Stored data entries

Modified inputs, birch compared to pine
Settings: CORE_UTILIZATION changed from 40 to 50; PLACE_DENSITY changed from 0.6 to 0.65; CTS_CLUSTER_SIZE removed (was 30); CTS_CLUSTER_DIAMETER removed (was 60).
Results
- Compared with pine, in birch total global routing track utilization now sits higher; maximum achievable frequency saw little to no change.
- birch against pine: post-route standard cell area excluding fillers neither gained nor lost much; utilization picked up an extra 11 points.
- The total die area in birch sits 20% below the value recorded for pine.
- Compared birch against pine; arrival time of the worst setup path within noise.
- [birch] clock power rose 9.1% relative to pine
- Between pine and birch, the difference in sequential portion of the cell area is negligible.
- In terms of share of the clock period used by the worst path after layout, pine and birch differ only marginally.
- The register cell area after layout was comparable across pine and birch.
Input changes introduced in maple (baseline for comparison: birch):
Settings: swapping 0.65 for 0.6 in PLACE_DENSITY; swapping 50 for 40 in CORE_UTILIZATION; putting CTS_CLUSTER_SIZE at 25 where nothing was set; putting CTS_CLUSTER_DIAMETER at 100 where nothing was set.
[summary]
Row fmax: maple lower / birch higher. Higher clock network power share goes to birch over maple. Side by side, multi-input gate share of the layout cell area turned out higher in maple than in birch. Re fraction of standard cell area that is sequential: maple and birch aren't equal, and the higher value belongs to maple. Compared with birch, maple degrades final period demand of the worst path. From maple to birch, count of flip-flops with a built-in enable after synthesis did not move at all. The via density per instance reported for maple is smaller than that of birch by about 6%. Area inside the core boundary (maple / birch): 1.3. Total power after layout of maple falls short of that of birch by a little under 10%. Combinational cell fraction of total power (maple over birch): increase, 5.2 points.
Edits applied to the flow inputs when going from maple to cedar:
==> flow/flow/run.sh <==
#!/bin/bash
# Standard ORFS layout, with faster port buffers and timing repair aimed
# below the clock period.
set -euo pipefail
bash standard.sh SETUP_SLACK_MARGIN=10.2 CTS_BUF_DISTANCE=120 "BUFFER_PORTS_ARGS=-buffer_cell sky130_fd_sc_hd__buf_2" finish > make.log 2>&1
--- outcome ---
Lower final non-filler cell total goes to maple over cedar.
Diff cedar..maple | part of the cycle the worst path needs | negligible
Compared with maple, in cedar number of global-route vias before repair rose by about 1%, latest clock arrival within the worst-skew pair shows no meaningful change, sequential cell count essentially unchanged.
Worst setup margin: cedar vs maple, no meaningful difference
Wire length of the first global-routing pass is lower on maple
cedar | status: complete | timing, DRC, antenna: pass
What follows belongs to an exercise in optimizing a design on an open flow for small area; a production flow would make more cautious choices.
The RTL was checked by simulation tests, not by an equivalence proof against the original design.

==> job 194: inputs <==
## ALU_wrapper
module ALU_wrapper( clk, reset, ABCmd_i, LoadA_i, LoadB_i, LoadCmd_i, ACC_o, Done_o);
==> flow/config.mk <==
export PLATFORM = sky130hd
export DESIGN_NAME = ALU_wrapper
export DESIGN_NICKNAME = ALU_wrapper
export VERILOG_FILES = /design/flow/design.v
export SDC_FILE = /design/flow/constraint.sdc
export NUM_CORES = 4
export LEC_CHECK = 0
export CAP_MARGIN = 20
export CORE_MARGIN = 2
export CORE_UTILIZATION = 40
export GPL_TIMING_DRIVEN = 0
export SLEW_MARGIN = 20
==> flow/constraint.sdc <==
create_clock -name core_clock -period 6.0 [get_ports {clk}]
set_input_delay 1.2000 -clock core_clock [delete_from_list [all_inputs] [get_ports {clk}]]
set_output_delay 1.2000 -clock core_clock [all_outputs]
set_load 0.01 [all_outputs]
standard.sh (not shown) runs the stock make flow with config.mk's settings and CLKGATE_MAP_FILE= SYNTH_SCRIPT=/design/flow/synth_recipe.tcl, a recipe that flattens the netlist after the stock synthesis.
==> flow/flow/run.sh <==
#!/bin/bash
# Own layout flow: the standard ORFS flow, except that
#  - synthesis maps the design's FA/HA adder modules straight onto the
#    sky130 fa_1/ha_1 cells (flow/my_synth.tcl), and
#  - port buffers are the smallest buffer (buf_1).
# Each tool's output goes to a log file of its own in this folder.
set -euo pipefail
W=$(pwd)
F=$W/flow
# same make call as standard.sh, with our synthesis script
sed "s#SYNTH_SCRIPT=[^ ]*#SYNTH_SCRIPT=$F/my_synth.tcl#" standard.sh > my_standard.sh
grep -q "SYNTH_SCRIPT=$F/my_synth.tcl" my_standard.sh
# my_synth.tcl = synth_recipe.tcl with our own synth wrapper in place of its first line
{ echo "source $F/synth_pre.tcl"; tail -n +2 synth_recipe.tcl; } > $F/my_synth.tcl
export MY_FLOW_DIR=$F
if [[ -f $F/env.sh ]]; then source $F/env.sh; fi
bash my_standard.sh synth > synth.log 2>&1
bash my_standard.sh > layout.log 2>&1
==> flow/flow/env.sh <==
export BUFFER_PORTS_ARGS="-buffer_cell sky130_fd_sc_hd__buf_1"
export MY_NO_EXTRACT_FA=1
export MY_ABC_SCRIPT=abc3.script
export SETUP_MOVE_SEQUENCE="unbuffer,sizeup,swap"
export CTS_ARGS="-sink_clustering_enable -repair_clock_nets -dont_use_dummy_load -sink_buffer_max_cap_derate 0.3 -buf_list sky130_fd_sc_hd__clkbuf_8 -root_buf sky130_fd_sc_hd__clkbuf_8 -sink_clustering_buffer sky130_fd_sc_hd__clkbuf_8"
Other scripts of this flow, unchanged in this note and not shown: flow/flow/abc3.script, flow/flow/adder_map.v, flow/flow/my_synth.tcl, flow/flow/synth_pre.tcl
==> inputs of job 8417, as changes to job 194 <==
--- a/flow/design.v
+++ b/flow/design.v
@@ -23,28 +23,28 @@
 	wire [3:0] op  = ABCmd_i[3:0];
 	wire       CI  = ABCmd_i[4];
 	wire       shr = ABCmd_i[5];
 	wire       BCD = ABCmd_i[6];
 	wire       MUL = ABCmd_i[7];
 	reg [2:0] state;
-	wire RO      = ~state[1];
-	wire LoadA   = ~state[2] &  state[1] & ~state[0];
-	wire LoadB   =  state[0];
+	wire RO      = ~state[2] & ~state[1];
+	wire LoadA   = ~state[2] &  state[1];
+	wire LoadB   =  state[2] & ~state[1];
 	wire LoadCmd =  state[2] &  state[1];
-	assign Done_o = state[2] & ~state[1];
+	assign Done_o = state[0];
 	wire nA = (RO & ~LoadCmd_i & ~LoadB_i & LoadA_i) | (LoadA & ~LoadB_i & ~LoadCmd_i) |
 	          (LoadB & LoadA_i) | (LoadCmd & LoadA_i);
 	wire nB = (RO & ~LoadCmd_i & LoadB_i) | (LoadA & LoadB_i) |
 	          (LoadB & ~LoadA_i & ~LoadCmd_i) | (LoadCmd & ~LoadA_i & LoadB_i);
 	wire nC = (RO & LoadCmd_i) | (LoadA & ~LoadB_i & LoadCmd_i) | (LoadB & ~LoadA_i & LoadCmd_i);
 	wire nO = LoadCmd & ~LoadA_i & ~LoadB_i;
 	always @(posedge clk or posedge reset)
 		if (reset)
 			state <= 3'b000;
 		else
-			state <= {nC | nO, nA | nB | nC, nB};
+			state <= {nB | nC, nA | nC, nO};
 	always @(posedge clk or posedge reset)
 		if (reset) begin
 			rA <= 0;
 			rB <= 0;
 		end else begin
 			if (LoadA) rA <= ABCmd_i;
@@ -68,38 +68,26 @@
 		    2'b01: op2 = ~rB;
 		    2'b10: op2 = lg;
 		    2'b11: op2 = 8'd0;
 		endcase
 	end
 	wire [7:0] s;
-	wire c1, c2, c3, c5, c6, c7;
+	wire c1, c2, c3, c4, c5, c6, c7, c8;
 	FA u_a0(.a(lg[0]), .b(op2[0]), .c(cin), .s(s[0]), .co(c1));
 	FA u_a1(.a(lg[1]), .b(op2[1]), .c(c1),  .s(s[1]), .co(c2));
 	FA u_a2(.a(lg[2]), .b(op2[2]), .c(c2),  .s(s[2]), .co(c3));
-	wire t3  = lg[3] ^ op2[3];
-	wire g3  = lg[3] & op2[3];
-	assign s[3] = t3 ^ c3;
-	wire s21 = s[2] | s[1];
-	wire HC0 = g3 | (BCD & t3 & s21);
-	wire HC1 = g3 | t3 | (BCD & ~t3 & s21);
-	wire HC  = c3 ? HC1 : HC0;
+	FA u_a3(.a(lg[3]), .b(op2[3]), .c(c3),  .s(s[3]), .co(c4));
+	wire HC = c4 | (BCD & s[3] & (s[2] | s[1]));
 	FA u_a4(.a(lg[4]), .b(op2[4]), .c(HC),  .s(s[4]), .co(c5));
 	FA u_a5(.a(lg[5]), .b(op2[5]), .c(c5),  .s(s[5]), .co(c6));
 	FA u_a6(.a(lg[6]), .b(op2[6]), .c(c6),  .s(s[6]), .co(c7));
-	wire t7  = lg[7] ^ op2[7];
-	wire g7  = lg[7] & op2[7];
-	assign s[7] = t7 ^ c7;
-	wire s65 = s[6] | s[5];
-	wire CO0 = (lg8 ^ g7) | (BCD & t7 & s65);
-	wire CO1 = (lg8 ^ (g7 | t7)) | (BCD & ~t7 & s65);
-	wire CO  = c7 ? CO1 : CO0;
-	wire V0  = rA[7] ^ op2[7] ^ CO0 ^ t7;
-	wire V1  = rA[7] ^ op2[7] ^ CO1 ^ ~t7;
-	wire AV  = c7 ? V1 : V0;
-	wire AN  = s[7];
-	wire AZ  = ~|s;
+	FA u_a7(.a(lg[7]), .b(op2[7]), .c(c7),  .s(s[7]), .co(c8));
+	wire CO = (lg8 ^ c8) | (BCD & s[7] & (s[6] | s[5]));
+	wire AN = s[7];
+	wire AZ = ~|s;
+	wire AV = rA[7] ^ op2[7] ^ CO ^ AN;
 	reg mc_hi;
 	wire pp0_0 = ~(rA[0] & rB[0]);
 	wire pp0_1 = ~(rA[1] & rB[0]);
 	wire pp0_2 = ~(rA[2] & rB[0]);
 	wire pp0_3 = ~(rA[3] & rB[0]);
 	wire pp0_4 = ~(rA[4] & rB[0]);
@@ -159,30 +147,30 @@
 	wire pp7_2 = ~(rA[2] & rB[7]);
 	wire pp7_3 = ~(rA[3] & rB[7]);
 	wire pp7_4 = ~(rA[4] & rB[7]);
 	wire pp7_5 = ~(rA[5] & rB[7]);
 	wire pp7_6 = ~(rA[6] & rB[7]);
 	wire pp7_7 = ~(rA[7] & rB[7]);
-	wire ms0 = ~(pp0_6 ^ pp1_5);
-	wire mc0 = pp0_6 | pp1_5;
+	wire ms0, mc0;
+	FA u_m0(.a(pp0_6), .b(pp1_5), .c(1'b1), .s(ms0), .co(mc0));
 	wire ms1, mc1;
 	FA u_m1(.a(pp0_7), .b(pp1_6), .c(pp2_5), .s(ms1), .co(mc1));
-	wire ms2 = ~(pp3_4 ^ pp4_3);
-	wire mc2 = pp3_4 | pp4_3;
+	wire ms2, mc2;
+	FA u_m2(.a(pp3_4), .b(pp4_3), .c(1'b1), .s(ms2), .co(mc2));
 	wire ms3, mc3;
 	FA u_m3(.a(pp1_7), .b(pp2_6), .c(pp3_5), .s(ms3), .co(mc3));
-	wire ms4 = ~(pp4_4 ^ pp5_3);
-	wire mc4 = pp4_4 | pp5_3;
+	wire ms4, mc4;
+	FA u_m4(.a(pp4_4), .b(pp5_3), .c(1'b1), .s(ms4), .co(mc4));
 	wire ms5, mc5;
 	FA u_m5(.a(pp2_7), .b(pp3_6), .c(pp4_5), .s(ms5), .co(mc5));
-	wire ms6 = ~(pp0_4 ^ pp1_3);
-	wire mc6 = pp0_4 | pp1_3;
+	wire ms6, mc6;
+	FA u_m6(.a(pp0_4), .b(pp1_3), .c(1'b1), .s(ms6), .co(mc6));
 	wire ms7, mc7;
 	FA u_m7(.a(pp0_5), .b(pp1_4), .c(pp2_3), .s(ms7), .co(mc7));
-	wire ms8 = ~(pp3_2 ^ pp4_1);
-	wire mc8 = pp3_2 | pp4_1;
+	wire ms8, mc8;
+	FA u_m8(.a(pp3_2), .b(pp4_1), .c(1'b1), .s(ms8), .co(mc8));
 	wire ms9, mc9;
 	FA u_m9(.a(ms0), .b(pp2_4), .c(pp3_3), .s(ms9), .co(mc9));
 	wire ms10, mc10;
 	FA u_m10(.a(pp4_2), .b(pp5_1), .c(pp6_0), .s(ms10), .co(mc10));
 	wire ms11, mc11;
 	FA u_m11(.a(mc0), .b(ms1), .c(ms2), .s(ms11), .co(mc11));
@@ -199,14 +187,14 @@
 	wire ms17, mc17;
 	FA u_m17(.a(mc5), .b(pp3_7), .c(pp4_6), .s(ms17), .co(mc17));
 	wire ms18, mc18;
 	FA u_m18(.a(pp5_5), .b(pp6_4), .c(pp7_3), .s(ms18), .co(mc18));
 	wire ms19, mc19;
 	FA u_m19(.a(pp4_7), .b(pp5_6), .c(pp6_5), .s(ms19), .co(mc19));
-	wire ms20 = ~(pp0_3 ^ pp1_2);
-	wire mc20 = pp0_3 | pp1_2;
+	wire ms20, mc20;
+	FA u_m20(.a(pp0_3), .b(pp1_2), .c(1'b1), .s(ms20), .co(mc20));
 	wire ms21, mc21;
 	FA u_m21(.a(ms6), .b(pp2_2), .c(pp3_1), .s(ms21), .co(mc21));
 	wire ms22, mc22;
 	FA u_m22(.a(mc6), .b(ms7), .c(ms8), .s(ms22), .co(mc22));
 	wire ms23, mc23;
 	FA u_m23(.a(mc7), .b(mc8), .c(ms9), .s(ms23), .co(mc23));
@@ -219,14 +207,14 @@
 	wire ms27, mc27;
 	FA u_m27(.a(mc15), .b(mc16), .c(ms17), .s(ms27), .co(mc27));
 	wire ms28, mc28;
 	FA u_m28(.a(mc17), .b(mc18), .c(ms19), .s(ms28), .co(mc28));
 	wire ms29, mc29;
 	FA u_m29(.a(mc19), .b(pp5_7), .c(pp6_6), .s(ms29), .co(mc29));
-	wire ms30 = ~(pp0_2 ^ pp1_1);
-	wire mc30 = pp0_2 | pp1_1;
+	wire ms30, mc30;
+	FA u_m30(.a(pp0_2), .b(pp1_1), .c(1'b1), .s(ms30), .co(mc30));
 	wire ms31, mc31;
 	FA u_m31(.a(ms20), .b(pp2_1), .c(pp3_0), .s(ms31), .co(mc31));
 	wire ms32, mc32;
 	FA u_m32(.a(mc20), .b(ms21), .c(pp4_0), .s(ms32), .co(mc32));
 	wire ms33, mc33;
 	FA u_m33(.a(mc21), .b(ms22), .c(pp5_0), .s(ms33), .co(mc33));
@@ -243,14 +231,14 @@
 	wire ms39, mc39;
 	FA u_m39(.a(mc27), .b(ms28), .c(pp7_4), .s(ms39), .co(mc39));
 	wire ms40, mc40;
 	FA u_m40(.a(mc28), .b(ms29), .c(pp7_5), .s(ms40), .co(mc40));
 	wire ms41, mc41;
 	FA u_m41(.a(mc29), .b(pp6_7), .c(pp7_6), .s(ms41), .co(mc41));
-	wire ms42 = ~(pp0_1 ^ pp1_0);
-	wire mc42 = pp0_1 | pp1_0;
+	wire ms42, mc42;
+	FA u_m42(.a(pp0_1), .b(pp1_0), .c(1'b1), .s(ms42), .co(mc42));
 	wire ms43, mc43;
 	FA u_m43(.a(ms30), .b(pp2_0), .c(mc42), .s(ms43), .co(mc43));
 	wire ms44, mc44;
 	FA u_m44(.a(mc30), .b(ms31), .c(mc43), .s(ms44), .co(mc44));
 	wire ms45, mc45;
 	FA u_m45(.a(mc31), .b(ms32), .c(mc44), .s(ms45), .co(mc45));
@@ -264,15 +252,14 @@
 	wire ms49, mc49;
 	FA u_m49(.a(mc35), .b(ms36), .c(mc_hi), .s(ms49), .co(mc49));
 	wire ms50, mc50;
 	FA u_m50(.a(mc36), .b(ms37), .c(mc49), .s(ms50), .co(mc50));
 	wire ms51, mc51;
 	FA u_m51(.a(mc37), .b(ms38), .c(mc50), .s(ms51), .co(mc51));
-	wire mc_la = ~((~(mc37 | ms38)) | ((~(mc37 & ms38)) & (~(mc36 | ms37))) | ((~(mc37 & ms38)) & (~(mc36 & ms37)) & (~(mc35 | ms36))) | ((~(mc37 & ms38)) & (~(mc36 & ms37)) & (~(mc35 & ms36)) & ~mc_hi));
 	wire ms52, mc52;
-	FA u_m52(.a(mc38), .b(ms39), .c(mc_la), .s(ms52), .co(mc52));
+	FA u_m52(.a(mc38), .b(ms39), .c(mc51), .s(ms52), .co(mc52));
 	wire ms53, mc53;
 	FA u_m53(.a(mc39), .b(ms40), .c(mc52), .s(ms53), .co(mc53));
 	wire ms54, mc54;
 	FA u_m54(.a(mc40), .b(ms41), .c(mc53), .s(ms54), .co(mc54));
 	wire ms55, mc55;
 	FA u_m55(.a(mc41), .b(pp7_7), .c(mc54), .s(ms55), .co(mc55));
==> flow/flow/env.sh (replaced) <==
export BUFFER_PORTS_ARGS="-buffer_cell sky130_fd_sc_hd__buf_1"
export MY_NO_EXTRACT_FA=1
export MY_ABC_SCRIPT=abc3.script
==> summary of the runs <==
Job 8417 completed with no timing, DRC or antenna violations. Job 194 completed without violations. Of job 194 and job 8417, job 8417 has the higher non-clock buffer count (gap 21). Against job 8417, the utilization of job 194 is lower by 4.2 points. Of job 8417 and job 194, job 194 has the higher sequential share of layout area (gap 1.4 points). Between job 8417 and job 194, the lower fmax is in job 8417 (gap about 1.7%, measured against job 194). Count of clock-buffer cells in the layout is the same in job 8417 and job 194.
==> figures <==
| item | job 194 | job 8417 |
|---|---|---|
| Result of the run | finished clean | finished clean |
| Placed instance area | 3400 µm² | 3460 µm² |
| Shortest clock period the worst path allows after layout | 5.79 ns | 5.89 ns |
| Initial drt markers | 244 | 138 |
| Final worst-path setup slack | 0.211 ns | 0.111 ns |
| Width of the die | 93.2 µm | 93.5 µm |
| WP data required | 6.16 ns | 6.22 ns |
| Worst-Skew Late Latency | 0.28 ns | 0.29 ns |
| Non-Filler Instances | 511 | 523 |
| Worst setup skew after layout | 0.0112 ns | 0.00383 ns |

[afterwards: timing with drivers on the ports]
How much do the figures lean on ideal ports? The routed layouts below were timed once more, with nothing changed but the port constraints. Step 1: set_driving_cell puts a clkbuf_16 on clk and a buf_2 on each other input, an assumption about the parent block. Step 2 times the ports against the registers' clock, not the clock port: input delays grow and output delays shrink by t, the midpoint of the rising clock arrivals with the driver on. Slacks: no drivers / after step 1 / after step 2; pairs: no drivers / after step 1.
run	t, ns	slack for setup (ns)	worst setup path after step 2	latest minus earliest clock arrival (ns)	cell pins on the clock port's net
job 194	0.306	0.211 / 0.211 / -0.051	input to register	0.011 / 0.011	1
job 8417	0.311	0.111 / 0.116 / -0.195	input to register	0.004 / 0.003	1
With both steps, setup timing fails in job 194 and job 8417, where it was met with ideal ports. For job 8417, which loses most, drivers alone change the setup slack by +0.005 ns; drivers and shift together by -0.306 ns.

* **YOUR GOAL**
Would you print, exactly as written, every line above from the one holding "Worst setup margin: cedar" through the one holding "Wire length of", with both included and no other lines?

* **ANSWER TO THE PROBLEM**
Worst setup margin: cedar vs maple, no meaningful difference
Wire length of the first global-routing pass is lower on maple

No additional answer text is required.